Hence, combat always felt focused, and like you were playing your vision of Denton.


CP 2077 is the best because it actually makes sense and system keeps combat fast paced. There are actually one or two situations with mech where that electrical damage can become very convenient. Poison can be good in situation where last enemy spots V and V can just shot one or two bullets and withdraw to let poison do it's work -> non lethal. Tech weapons, they are bit curious but in the end they are intended to be used with Ping quickhack. It's not that even modern assault rifle ammo can't penetrate things. There are variables, distance, ammo type, fragmentation, bullet changing direction. I tried to look a good source summarizing penetration vs armor, concrete, wood, etc. but didn't find good single source. Anyway, common thing that can happen in CP 2077, shoot NPC through door, Tech weapons achieve that.

For me there are clearly very specific roles that different weapons much like (when applicable) their real life counterparts and I appreciate how different kind of assault rifles for example can work very differently regarding player approach to combat and build. Burst fire Nowaki can be very good for builds with relatively low Reflexes / Assault (early game regardless of build) if tactic is bait and keep retreating back from cover to cover. I actually made a post about different weapons in one of weapon topics months ago, but I'm not going to look that up now.

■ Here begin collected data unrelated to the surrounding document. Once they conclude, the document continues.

## flow/config.mk

```make
export PLATFORM = sky130hd
export DESIGN_NAME = fifo_queue
export DESIGN_NICKNAME = fifo_queue
export VERILOG_FILES = /design/flow/design.v
export SDC_FILE = /design/flow/constraint.sdc
export NUM_CORES = 4
export LEC_CHECK = 1
export CORE_UTILIZATION = 40
```

## flow/constraint.sdc

```tcl
current_design fifo_queue

set clk_period 6.3
set clk_io_pct 0.2

create_clock -name clk0 -period $clk_period [get_ports {clk_in}]

set non_clock_inputs [all_inputs -no_clocks]
set_input_delay [expr $clk_period * $clk_io_pct] -clock clk0 $non_clock_inputs
set_output_delay [expr $clk_period * $clk_io_pct] -clock clk0 [all_outputs]
```

## flow/design.v

```verilog
module fifo_queue
#(
        parameter QUEUE_SIZE = 16,
        parameter QUEUE_PTR_WIDTH_IN_BITS = 4,
        parameter SINGLE_ENTRY_WIDTH_IN_BITS = 32,
        parameter STORAGE_TYPE = "LUTRAM"
)
(  
        input                                                                   reset_in,
        input                                                                   clk_in,
        output                                                                  is_empty_out,
        output                                                                  is_full_out,
        input           [SINGLE_ENTRY_WIDTH_IN_BITS - 1 : 0]                    request_in,
        input                                                                   request_valid_in,
        output  reg                                                             issue_ack_out,
        output  reg     [SINGLE_ENTRY_WIDTH_IN_BITS - 1 : 0]                    request_out,
        output  reg                                                             request_valid_out,
        input                                                                   issue_ack_in,
        output          [SINGLE_ENTRY_WIDTH_IN_BITS * QUEUE_SIZE - 1 : 0]       fifo_entry_packed_out,
        output          [QUEUE_SIZE - 1 : 0]                                    fifo_entry_valid_packed_out
);
wire [SINGLE_ENTRY_WIDTH_IN_BITS  - 1 : 0] fifo_entry_packed [QUEUE_SIZE - 1 : 0];
wire [QUEUE_SIZE                  - 1 : 0] fifo_entry_valid_packed;
genvar gen;
for(gen = 0; gen < QUEUE_SIZE; gen = gen + 1)
begin
        assign fifo_entry_packed_out[(gen+1) * SINGLE_ENTRY_WIDTH_IN_BITS - 1 : gen * SINGLE_ENTRY_WIDTH_IN_BITS] = fifo_entry_packed[gen];
end
assign fifo_entry_valid_packed_out = fifo_entry_valid_packed;
reg  [QUEUE_PTR_WIDTH_IN_BITS     - 1 : 0] write_ptr;
reg  [QUEUE_PTR_WIDTH_IN_BITS     - 1 : 0] read_ptr;
assign is_full_out  = &fifo_entry_valid_packed;
assign is_empty_out = &(~fifo_entry_valid_packed);
always@(posedge clk_in, posedge reset_in)
begin
        if(reset_in)
        begin
                write_ptr     <= {(QUEUE_PTR_WIDTH_IN_BITS){1'b0}};
                issue_ack_out <= 1'b0;
                read_ptr      <= {(QUEUE_PTR_WIDTH_IN_BITS){1'b0}};
                request_out   <= {(SINGLE_ENTRY_WIDTH_IN_BITS){1'b0}};
                request_valid_out <= 1'b0;
        end
        else
        begin
                if((~is_full_out | (issue_ack_in & is_full_out)) & request_valid_in)
                begin
                        write_ptr     <= write_ptr == {(QUEUE_PTR_WIDTH_IN_BITS){1'b1}} ? {(QUEUE_PTR_WIDTH_IN_BITS){1'b0}} : write_ptr + 1'b1;
                        issue_ack_out <= 1'b1;
                end
                else 
                begin
                        write_ptr     <= write_ptr;
                        issue_ack_out <= 1'b0;
                end
                if(issue_ack_in & fifo_entry_valid_packed[read_ptr])
                begin
                        read_ptr    <= read_ptr == {(QUEUE_PTR_WIDTH_IN_BITS){1'b1}} ? {(QUEUE_PTR_WIDTH_IN_BITS){1'b0}} : read_ptr + 1'b1;
                        request_out <= fifo_entry_packed[read_ptr];
                        request_valid_out <= 1'b1;
                end
                else if(fifo_entry_valid_packed[read_ptr])
                begin
                        read_ptr    <= read_ptr;
                        request_out <= fifo_entry_packed[read_ptr];   
                        request_valid_out <= 1'b1;    
                end
                else
                begin
                        read_ptr    <= read_ptr;
                        request_out <= {(SINGLE_ENTRY_WIDTH_IN_BITS){1'b0}};
                        request_valid_out <= 1'b0;
                end
        end
end
generate
if(STORAGE_TYPE == "LUTRAM")
        for(gen = 0; gen < QUEUE_SIZE; gen = gen + 1)
        begin
                reg [SINGLE_ENTRY_WIDTH_IN_BITS  - 1 : 0] entry;
                reg                                       entry_valid;
                assign fifo_entry_packed[gen]        =    entry;
                assign fifo_entry_valid_packed[gen]  =    entry_valid;
                wire write_qualified = (~is_full_out | (issue_ack_in & is_full_out)) & request_valid_in & gen == write_ptr;
                wire read_qualified  = ~is_empty_out & issue_ack_in & entry_valid & gen == read_ptr;
                always @(posedge clk_in, posedge reset_in)
                begin
                        if (reset_in)
                        begin
                                entry       <= {(SINGLE_ENTRY_WIDTH_IN_BITS){1'b0}};
                                entry_valid <= 1'b0;
                        end
                        else
                        begin
                                if(write_qualified & read_qualified)
                                begin
                                        entry       <= request_in;
                                        entry_valid <= 1'b1;
                                end
                                else
                                begin
                                        if(read_qualified)
                                        begin
                                                entry       <= {(SINGLE_ENTRY_WIDTH_IN_BITS){1'b0}};
                                                entry_valid <= 1'b0;
                                        end
                                        else if(write_qualified)
                                        begin
                                                entry       <= request_in;
                                                entry_valid <= 1'b1;
                                        end
                                        else
                                        begin
                                                entry       <= entry;
                                                entry_valid <= entry_valid;   
                                        end
                                end
                        end
                end
        end
endgenerate
endmodule
```

## flow/run.sh

```bash
#!/bin/bash
# OpenROAD 26Q1-2900-gdf79404cd8, Yosys 0.63+post, stock flow scripts
make -C /OpenROAD-flow-scripts/flow DESIGN_CONFIG=/design/flow/config.mk WORK_HOME=/design/flow/orfs finish
```

==> summary.txt <==
Observations from the implementation run.

Outcome:
- The run finished with clean final reports.

Drt:
- The routed design has ~130000 um of wire.
- After detailed routing, the number of vias per cell comes to 6.334.
- The run gives the tally of nets with antenna violations remaining after routing as 0.
- The run gives the final routed DRC violation total as 0.
- The first TritonRoute pass finished after 8 iterations.
- The run gives the number of DRC markers after the initial detailed-route iteration as approximately 3000.
- The run puts the total vias in the final route at around 26000.
- The run puts the routed length per placed instance at around 32 um.

Final timing:
- Setup repair after global routing left no endpoint under its margin.
- The run puts the worst clock skew at ~0.032 ns.
- The run puts the highest achievable clock rate at 243.0 MHz.
- The run gives the number of endpoints with negative hold slack in the final report as 0.
- The run gives the final number of max-transition violations as 0.
- The run gives the slew of the pin with the lowest slew margin as ~1.0 ns.
- After layout, the worst path uses between 60% and 70% of the clock period.
- From the final report, the count of setup violators was given as 0.
- Adding up every negative setup slack in the final design gives 0 ns.
- The run gives the post-route minimum period as 4.115 ns.
- The run gives the tightest slew margin relative to the limit as 33.09%.

Clock tree:
- The run puts the clock transition at the registers of the reported paths at around 0.060 ns.
- The root buffer cell chosen for the clock tree is sky130_fd_sc_hd__clkbuf_16.
- The run puts the number of buffers added to fix hold violations after cts at 0.
- The run puts the insertion delay of the later-clocked pin in the worst-skew pair at around 0.65 ns.
- The run puts the count of instances resized after the clock tree is built at 0.
- TritonCTS built the clock tree.
- The run puts the number of buffers added for setup after CTS at 0.
- The run puts the number of levels the H-tree was split into at 2.
- The run puts the number of sinks on the clock net at 570.
- Buffers inserted during clock tree synthesis total a little over 60.
- The run gives the maximum clock path buffer count as 3.

Finish:
- The post-route netlist has approximately 8.1% of its cells at a drive strength greater than 1.
- The run puts the design area at 34490 um^2.
- The run gives the core occupancy in the finished layout as between 50% and 60%.
- Compared with the post-synthesis result, the final layout area differs by 32.66%.

Global route:
- The run puts the overall track demand over capacity in global routing at between 40% and 50%.
- The number of antenna violations at the first check in global routing was 5.
- The run gives the via count of the first global-routing pass as between 20000 and 25000.
- The run gives the pin count of the biggest net entering global routing as 99.
- The first global-routing pass estimated between 150000 and 200000 um of wire.
- The run puts the total overflow reported by the global router at 0.

Flow run:
- The run puts the count of maximum capacitance violations at 0.
- The run gives the tool warning count as 32.

Worst setup path:
- Listed in order, past its start point the critical path passes nand4_1 > or4_1 > buf_4 > inv_1 > clkdlybuf4s50_1.
- The run puts the number of cell instances on the worst register-to-register path at 8.
- The critical path runs through a total of 5 cells.
- The run gives the class of the most critical setup path as reg -> out.
- The run gives the category of the worst setup path capture point as an output port.
- STA classifies the critical path startpoint as a flip-flop.
- Max fanout on the critical path was recorded as 18.
- The largest individual stage delay along the critical path comes from the cell sky130_fd_sc_hd__dfrtp_1.
- The cell family contributing the most delay on the critical path is buffers and inverters.
- STA lists the endpoint of the worst register-to-register path as request_out[13].
- According to the timing report, the data required time at the worst endpoint equals slightly above 5 ns.
- The run gives the biggest cell delay along the critical path as approximately 0.56 ns.
- The run gives the launching instance or port of the critical path as genblk2.genblk1[1].entry_valid.
- The run gives the reg-to-reg setup timing slack as 2.32 ns.
- Together, buffers and inverters on the worst path number 3.
- The run gives the start of the worst register-to-register path as read_ptr[0].
- The data arrival time reported for the critical path is 2.85 ns.
- According to the timing report, the critical path is captured at is_full_out.

Floorplanning:
- The run gives the horizontal die size as roughly 260 um.
- The run gives the area of the core region as between 60000 and 70000 um^2.
- The run gives the height of the die as 256.9 um.
- The run puts the core utilization at floorplan at 40.40%.
- The run gives the number of rows in the core area as slightly above 90.
- In this run the count of I/O pins placed on the die edge is approximately 600.
- The run puts the floorplan die area at approximately 66000 um^2.

Yosys:
- Per the synthesis report, the number of distinct cell types is 67.
- For this run, asynchronously set or reset flops after synthesis account for 100.0%.
- The run puts the part of the Yosys area used for sequential elements at 54.87%.
- Counting the warning lines in the Yosys log gives 1.
- The run gives the dominant register cell as sky130_fd_sc_hd__dfrtp_1.
- The run gives the post-synthesis cell count as between 2000 and 3000.
- Counting flops with a built-in enable in the synthesized netlist gives 0.
- The run gives the number of storage elements in the synthesis netlist as 570.
- The run gives the number of cell instances after yosys synthesis as about 2700.
- The average instance in the mapped netlist occupies 9.593 um^2.
- The run gives the combined area of all synthesized cells as 26000 um^2.
- The run puts the synthesized chip area reported by yosys at between 20000 and 30000 um^2.

Placement:
- The run puts the placement-stage cell area at between 30000 and 40000 um^2.
- The run puts the post-detailed-placement half-perimeter wirelength at 88380 um.
- The run puts the final RePlAce weighted congestion at 0.9934.
- The run gives the number of I/O port buffers as ~600.

Power:
- The run puts the power density over cell area at about 550 nW/um^2.
- The run puts the peak supply drop at between 0.3 and 0.4 mV.
- The run puts the overall power after layout at roughly 19000 uW.
- Per the OpenROAD power report, leakage power amounts to 0.01433 uW.

Worst hold path:
- The run gives the type of the most critical hold path as reg -> reg.
## power by group
part / leakage (uW) / internal, uW / switching, uW / total [uW]
clock: 0.00100 / 2180 / 1520 / 3700
combinational: 0.00598 / 4070 / 4070 / 8140
sequential: 0.00735 / 5170 / 2060 / 7230
## layout make-up
class | count | area, um^2
Inverter | 42 | 161.4
Multi-Input combinational cell | 1792 | 10240
Antenna cell | 3 | 7.507
Sequential cell | 570 | 14270
Clock inverter | 14 | 185.2
Timing Repair Buffer | 686 | 6681
Tap cell | 855 | 1070
Fill cell | 5432 | 29860
Clock buffer | 95 | 1867
## registers in the layout, indices dropped and copies added, names as in the netlist
name and count:
genblk2.genblk1.entry 512, request_out 32, genblk2.genblk1.entry_valid 16, read_ptr 4, write_ptr 4, issue_ack_out 1, request_valid_out 1
## worst register-to-register path, stage by stage (launching register included)
cell and delay (ns):
sky130_fd_sc_hd__dfrtp_1 0.88, sky130_fd_sc_hd__ha_4 0.73, sky130_fd_sc_hd__buf_4 0.52, sky130_fd_sc_hd__a2111o_2 0.60, sky130_fd_sc_hd__buf_4 0.36, sky130_fd_sc_hd__o21ai_0 0.14, sky130_fd_sc_hd__a2111oi_0 0.36, sky130_fd_sc_hd__buf_4 0.19
sky130_fd_sc_hd__a211oi_1 0.06
## worst min-delay path by stage
stage                             from                            to  slack [ns]  depth (start not counted)
6_report  genblk2.genblk1[6].entry[28]  genblk2.genblk1[6].entry[28]        0.53                          2
4_1_cts   genblk2.genblk1[4].entry[18]  genblk2.genblk1[4].entry[18]        0.53                          2
5_1_grt   genblk2.genblk1[4].entry[21]  genblk2.genblk1[4].entry[21]        0.57                          2
## logic make-up (layout without fill, tap and decap cells)
logic type / count (synthesis) / count (layout) / share of synthesized area [%]
fa+ha+maj: 8 / 8 / 0.3851
mux: 44 / 44 / 2.065
other cells: 0 / 3 / 0
buf+inv: 348 / 837 / 6.854
compound gates: 868 / 868 / 20.85
xor+xnor: 1 / 1 / 0.03370
flops: 570 / 570 / 54.87
simple gates: 871 / 871 / 14.95
## synthesized netlist by cell type (6+ instances only)
master / n / area (um^2)
sky130_fd_sc_hd__clkbuf_2: 13 / 65.06
sky130_fd_sc_hd__buf_4: 23 / 172.7
sky130_fd_sc_hd__a221o_1: 7 / 70.07
sky130_fd_sc_hd__nand2_1: 397 / 1490
sky130_fd_sc_hd__a21oi_1: 43 / 215.2
sky130_fd_sc_hd__o2111ai_2: 8 / 120.1
sky130_fd_sc_hd__a31oi_1: 15 / 93.84
sky130_fd_sc_hd__a222oi_1: 48 / 480.5
sky130_fd_sc_hd__a311oi_1: 13 / 113.9
sky130_fd_sc_hd__o21ai_1: 25 / 125.1
sky130_fd_sc_hd__nor2_1: 37 / 138.9
sky130_fd_sc_hd__a22oi_1: 62 / 465.5
sky130_fd_sc_hd__buf_2: 100 / 500.5
sky130_fd_sc_hd__mux2_2: 26 / 292.8
sky130_fd_sc_hd__a221oi_1: 37 / 324.1
sky130_fd_sc_hd__o22ai_1: 6 / 37.54
sky130_fd_sc_hd__clkbuf_1: 117 / 439.2
sky130_fd_sc_hd__ha_1: 8 / 100.1
sky130_fd_sc_hd__dfrtp_1: 570 / 14260
sky130_fd_sc_hd__a22o_1: 18 / 157.7
sky130_fd_sc_hd__inv_1: 41 / 153.9
sky130_fd_sc_hd__buf_1: 20 / 75.07
sky130_fd_sc_hd__nand4_1: 14 / 87.58
sky130_fd_sc_hd__a2111oi_0: 6 / 52.55
sky130_fd_sc_hd__o221ai_1: 8 / 70.07
sky130_fd_sc_hd__nand3_1: 378 / 1892
sky130_fd_sc_hd__nor3_1: 8 / 40.04
sky130_fd_sc_hd__a21o_1: 6 / 45.04
sky130_fd_sc_hd__o21ai_0: 513 / 2567
sky130_fd_sc_hd__buf_6: 33 / 371.6
sky130_fd_sc_hd__mux2i_1: 12 / 120.1
sky130_fd_sc_hd__nor2b_1: 12 / 75.07
sky130_fd_sc_hd__a211oi_1: 16 / 120.1
## cells in the final DEF, fill, tap and decap left out, types with 6 or more instances in the layout
| cell type | count |
|---|---|
| sky130_fd_sc_hd__clkbuf_16 | 63 |
| sky130_fd_sc_hd__mux2_2 | 26 |
| sky130_fd_sc_hd__o2111ai_4 | 11 |
| sky130_fd_sc_hd__nor2_1 | 37 |
| sky130_fd_sc_hd__buf_4 | 84 |
| sky130_fd_sc_hd__a221oi_1 | 37 |
| sky130_fd_sc_hd__nand2_1 | 397 |
| sky130_fd_sc_hd__nor3_1 | 7 |
| sky130_fd_sc_hd__a31oi_1 | 15 |
| sky130_fd_sc_hd__o221ai_1 | 8 |
| sky130_fd_sc_hd__clkdlybuf4s50_1 | 598 |
| sky130_fd_sc_hd__a221o_1 | 7 |
| sky130_fd_sc_hd__nand4_1 | 14 |
| sky130_fd_sc_hd__nand3_1 | 370 |
| sky130_fd_sc_hd__dfrtp_1 | 568 |
| sky130_fd_sc_hd__o22ai_1 | 6 |
| sky130_fd_sc_hd__a211oi_1 | 16 |
| sky130_fd_sc_hd__a22oi_1 | 62 |
| sky130_fd_sc_hd__nor2b_1 | 9 |
| sky130_fd_sc_hd__a2111oi_0 | 6 |
| sky130_fd_sc_hd__o21ai_1 | 25 |
| sky130_fd_sc_hd__a22o_1 | 18 |
| sky130_fd_sc_hd__clkbuf_1 | 15 |
| sky130_fd_sc_hd__nand3_2 | 8 |
| sky130_fd_sc_hd__o21ai_0 | 513 |
| sky130_fd_sc_hd__a21o_1 | 6 |
| sky130_fd_sc_hd__clkbuf_8 | 17 |
| sky130_fd_sc_hd__inv_1 | 38 |
| sky130_fd_sc_hd__a222oi_1 | 48 |
| sky130_fd_sc_hd__mux2i_1 | 12 |
| sky130_fd_sc_hd__a21oi_1 | 43 |
| sky130_fd_sc_hd__a311oi_1 | 13 |
## per-stage QoR
stage / hold slack (ns) / setup WS, ns / std cells
after global placement: 0.5094 / 2.451 / 3945
after detailed placement: 0.5169 / 2.373 / 3945
after CTS: 0.5299 / 2.213 / 4054
after global routing: 0.5653 / 2.104 / 4056
final: 0.5271 / 2.185 / 4057
after floorplan: 0.4604 / -2.724 / 2710
## routing by layer
layer | vias to the layer above | GRT usage [%] | part of all wire, %
li1 | 10700 | - | -
met1 | 12500 | 52.70 | 35
met2 | 2044 | 58.87 | 44
met3 | 455 | 17.95 | 14
met4 | 4 | 21.21 | 6.8
met5 | - | 0.3655 | 0.019
Power is estimated from default activity; no workload was simulated.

Submachine guns are perhaps a bit of wasted potential because the way how combat works, as silencer would more sense with them than assault rifles, but that's nothing to do with loot system / crafting.

I'm not going to do breakdown of melee any further than in context of game system and loot. My first and third playthroughs were great as I didn't bothered with all the junk but just kept checking time to time if there's better baseball bat dropped. For my corpo it was pistols, but mainly system enables that. Being dependent of gimmicks would be counterproductive for that and goal of OP.
Yeah -- by no means am I trying to argue that the game was not really enjoyable, or that I feel this consideration "ruins" the game. It doesn't. It...does what lots of other Action/RPGs do.

That's more the point I'm driving at. The loot and combat seems like it was made this way because that's supposedly how RPGs need to work: scalable loot and items. Hence, it's there mostly because that's the expectation, perhaps, rather than because it's a finely honed approach to combat that punches the salient gameplay features of Cyberpunk 2077.

Or, in really simple terms, I feel this was a missed opportunity to create something really different, engaging, and slick. Although, to be fair, if anything, I'd have to say that combat has always been the biggest weakpoint with any CDPR title for me. It was never terrible, but it was never something that completely wowed me either. I think TW3 offered the best feeling combat of all the games.

It makes me wonder what might have been if CDPR had put all of the focus and effort into designing 12-15 weapons in extreme detail, unique attack patterns, very distinct modifications, and deep synergies with other gear rather than a looter-shooter approach. Love the variety, but it does leave weaponry, especially, feeling a little plastic to me. (Visually, though, I love the designs of the different guns. Cool loading animations, etc. That was great stuff.)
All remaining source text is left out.